» WORK REQUEST
Please copy, exactly as they appear below, the lines from the one containing "After elaboration in" through the one containing "multiplexer cells: 101".

» DATA FOR THIS TASK
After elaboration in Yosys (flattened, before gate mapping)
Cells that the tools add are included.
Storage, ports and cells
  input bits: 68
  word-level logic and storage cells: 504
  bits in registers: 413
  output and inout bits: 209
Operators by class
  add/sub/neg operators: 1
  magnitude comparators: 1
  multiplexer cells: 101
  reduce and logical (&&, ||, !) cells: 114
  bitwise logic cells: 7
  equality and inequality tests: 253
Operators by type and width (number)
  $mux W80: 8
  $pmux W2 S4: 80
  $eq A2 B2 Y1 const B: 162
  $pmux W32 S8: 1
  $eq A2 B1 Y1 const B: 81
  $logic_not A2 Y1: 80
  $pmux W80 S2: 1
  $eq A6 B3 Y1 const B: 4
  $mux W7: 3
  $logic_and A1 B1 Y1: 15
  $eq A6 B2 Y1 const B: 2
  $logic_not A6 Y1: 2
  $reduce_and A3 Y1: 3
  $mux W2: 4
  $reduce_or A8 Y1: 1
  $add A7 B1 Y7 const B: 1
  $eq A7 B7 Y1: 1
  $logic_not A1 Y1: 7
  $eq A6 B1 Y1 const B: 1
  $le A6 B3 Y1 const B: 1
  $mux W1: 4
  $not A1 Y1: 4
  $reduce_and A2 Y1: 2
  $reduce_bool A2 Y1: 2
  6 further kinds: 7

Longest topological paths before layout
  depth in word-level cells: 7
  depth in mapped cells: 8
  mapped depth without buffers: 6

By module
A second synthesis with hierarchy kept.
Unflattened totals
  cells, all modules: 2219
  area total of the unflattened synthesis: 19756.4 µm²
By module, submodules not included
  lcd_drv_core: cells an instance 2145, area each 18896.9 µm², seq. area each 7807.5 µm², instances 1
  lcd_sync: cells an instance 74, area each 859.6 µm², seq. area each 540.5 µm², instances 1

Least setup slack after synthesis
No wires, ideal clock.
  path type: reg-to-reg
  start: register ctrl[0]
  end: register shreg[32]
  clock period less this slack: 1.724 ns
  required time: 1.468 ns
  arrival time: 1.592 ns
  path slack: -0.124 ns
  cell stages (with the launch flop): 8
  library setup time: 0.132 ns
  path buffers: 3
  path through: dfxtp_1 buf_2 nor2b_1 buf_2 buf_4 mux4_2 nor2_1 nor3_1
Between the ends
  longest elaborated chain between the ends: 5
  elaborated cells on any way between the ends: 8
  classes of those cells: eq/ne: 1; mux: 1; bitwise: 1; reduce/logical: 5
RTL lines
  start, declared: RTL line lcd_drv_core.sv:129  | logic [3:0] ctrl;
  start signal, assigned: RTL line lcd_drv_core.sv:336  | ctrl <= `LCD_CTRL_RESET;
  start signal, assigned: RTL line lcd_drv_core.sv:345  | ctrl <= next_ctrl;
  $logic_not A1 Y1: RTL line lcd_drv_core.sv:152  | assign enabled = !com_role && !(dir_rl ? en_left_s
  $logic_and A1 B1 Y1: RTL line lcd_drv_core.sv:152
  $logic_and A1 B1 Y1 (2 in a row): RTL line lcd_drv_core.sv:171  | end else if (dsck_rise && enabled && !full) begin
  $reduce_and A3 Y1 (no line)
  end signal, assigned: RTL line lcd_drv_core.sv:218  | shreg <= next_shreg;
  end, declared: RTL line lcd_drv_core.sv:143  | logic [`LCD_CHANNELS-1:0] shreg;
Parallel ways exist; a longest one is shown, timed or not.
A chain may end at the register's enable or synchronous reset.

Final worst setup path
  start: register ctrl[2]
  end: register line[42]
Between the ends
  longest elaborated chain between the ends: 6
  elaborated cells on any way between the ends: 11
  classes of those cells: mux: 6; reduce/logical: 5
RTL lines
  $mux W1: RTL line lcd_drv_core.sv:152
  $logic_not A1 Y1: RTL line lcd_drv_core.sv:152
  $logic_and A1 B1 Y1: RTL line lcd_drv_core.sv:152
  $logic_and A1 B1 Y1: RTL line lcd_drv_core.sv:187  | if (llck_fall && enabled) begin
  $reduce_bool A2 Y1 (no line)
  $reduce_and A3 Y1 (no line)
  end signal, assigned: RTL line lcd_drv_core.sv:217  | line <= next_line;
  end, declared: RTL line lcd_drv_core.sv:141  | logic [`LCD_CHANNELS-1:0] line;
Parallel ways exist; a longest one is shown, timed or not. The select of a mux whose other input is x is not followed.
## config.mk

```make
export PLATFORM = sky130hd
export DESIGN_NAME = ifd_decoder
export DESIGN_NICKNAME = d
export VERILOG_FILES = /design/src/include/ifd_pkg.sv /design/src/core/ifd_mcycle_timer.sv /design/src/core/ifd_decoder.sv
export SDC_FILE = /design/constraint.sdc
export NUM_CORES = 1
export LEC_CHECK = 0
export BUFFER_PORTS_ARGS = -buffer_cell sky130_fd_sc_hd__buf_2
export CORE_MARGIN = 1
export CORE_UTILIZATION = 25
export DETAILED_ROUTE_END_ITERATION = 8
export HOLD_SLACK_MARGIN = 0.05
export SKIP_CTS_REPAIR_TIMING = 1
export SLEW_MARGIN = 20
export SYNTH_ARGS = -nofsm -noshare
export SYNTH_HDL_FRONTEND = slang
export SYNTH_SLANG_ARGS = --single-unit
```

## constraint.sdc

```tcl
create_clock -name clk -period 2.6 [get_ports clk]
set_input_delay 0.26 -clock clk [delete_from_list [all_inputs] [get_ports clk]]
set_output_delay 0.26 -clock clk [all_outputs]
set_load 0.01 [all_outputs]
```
--
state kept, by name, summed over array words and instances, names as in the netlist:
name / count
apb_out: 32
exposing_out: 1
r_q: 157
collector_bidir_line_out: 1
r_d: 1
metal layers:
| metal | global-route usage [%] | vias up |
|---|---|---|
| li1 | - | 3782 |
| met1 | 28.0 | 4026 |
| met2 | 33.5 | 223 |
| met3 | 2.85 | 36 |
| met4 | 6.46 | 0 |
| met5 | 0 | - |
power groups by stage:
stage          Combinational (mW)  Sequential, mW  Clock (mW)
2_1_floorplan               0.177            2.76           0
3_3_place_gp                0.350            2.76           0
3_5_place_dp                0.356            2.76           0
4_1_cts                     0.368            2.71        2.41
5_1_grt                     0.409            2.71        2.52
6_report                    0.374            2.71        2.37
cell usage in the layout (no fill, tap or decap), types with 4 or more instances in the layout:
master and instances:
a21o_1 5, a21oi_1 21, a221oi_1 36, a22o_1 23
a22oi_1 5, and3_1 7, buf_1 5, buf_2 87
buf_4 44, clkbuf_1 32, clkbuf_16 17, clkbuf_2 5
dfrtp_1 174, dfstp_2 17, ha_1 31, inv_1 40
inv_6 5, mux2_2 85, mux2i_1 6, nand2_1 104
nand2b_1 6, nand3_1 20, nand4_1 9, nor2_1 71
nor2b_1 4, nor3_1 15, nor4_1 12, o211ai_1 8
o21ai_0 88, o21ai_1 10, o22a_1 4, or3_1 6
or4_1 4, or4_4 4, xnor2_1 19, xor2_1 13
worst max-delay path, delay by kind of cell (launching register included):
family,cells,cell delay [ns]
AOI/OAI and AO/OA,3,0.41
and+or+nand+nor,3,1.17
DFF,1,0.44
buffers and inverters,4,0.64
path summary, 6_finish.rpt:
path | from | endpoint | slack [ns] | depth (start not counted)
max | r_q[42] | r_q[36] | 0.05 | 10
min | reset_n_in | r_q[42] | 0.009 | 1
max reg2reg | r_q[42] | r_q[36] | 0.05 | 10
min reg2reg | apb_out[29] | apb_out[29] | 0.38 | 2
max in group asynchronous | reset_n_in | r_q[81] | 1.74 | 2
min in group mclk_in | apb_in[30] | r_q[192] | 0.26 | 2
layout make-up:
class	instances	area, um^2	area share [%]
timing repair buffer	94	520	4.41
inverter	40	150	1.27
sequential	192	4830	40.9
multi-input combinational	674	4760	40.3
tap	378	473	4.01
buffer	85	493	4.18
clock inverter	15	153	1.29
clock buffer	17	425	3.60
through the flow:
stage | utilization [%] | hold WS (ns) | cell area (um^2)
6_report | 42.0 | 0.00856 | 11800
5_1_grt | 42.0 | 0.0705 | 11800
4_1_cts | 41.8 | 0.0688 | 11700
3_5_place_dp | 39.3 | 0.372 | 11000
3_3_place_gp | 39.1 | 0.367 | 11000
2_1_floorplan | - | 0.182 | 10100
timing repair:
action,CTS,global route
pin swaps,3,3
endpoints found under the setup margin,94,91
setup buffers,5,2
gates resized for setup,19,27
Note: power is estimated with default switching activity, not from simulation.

» WRITTEN ANSWER
After elaboration in Yosys (flattened, before gate mapping)
Cells that the tools add are included.
Storage, ports and cells
  input bits: 68
  word-level logic and storage cells: 504
  bits in registers: 413
  output and inout bits: 209
Operators by class
  add/sub/neg operators: 1
  magnitude comparators: 1
  multiplexer cells: 101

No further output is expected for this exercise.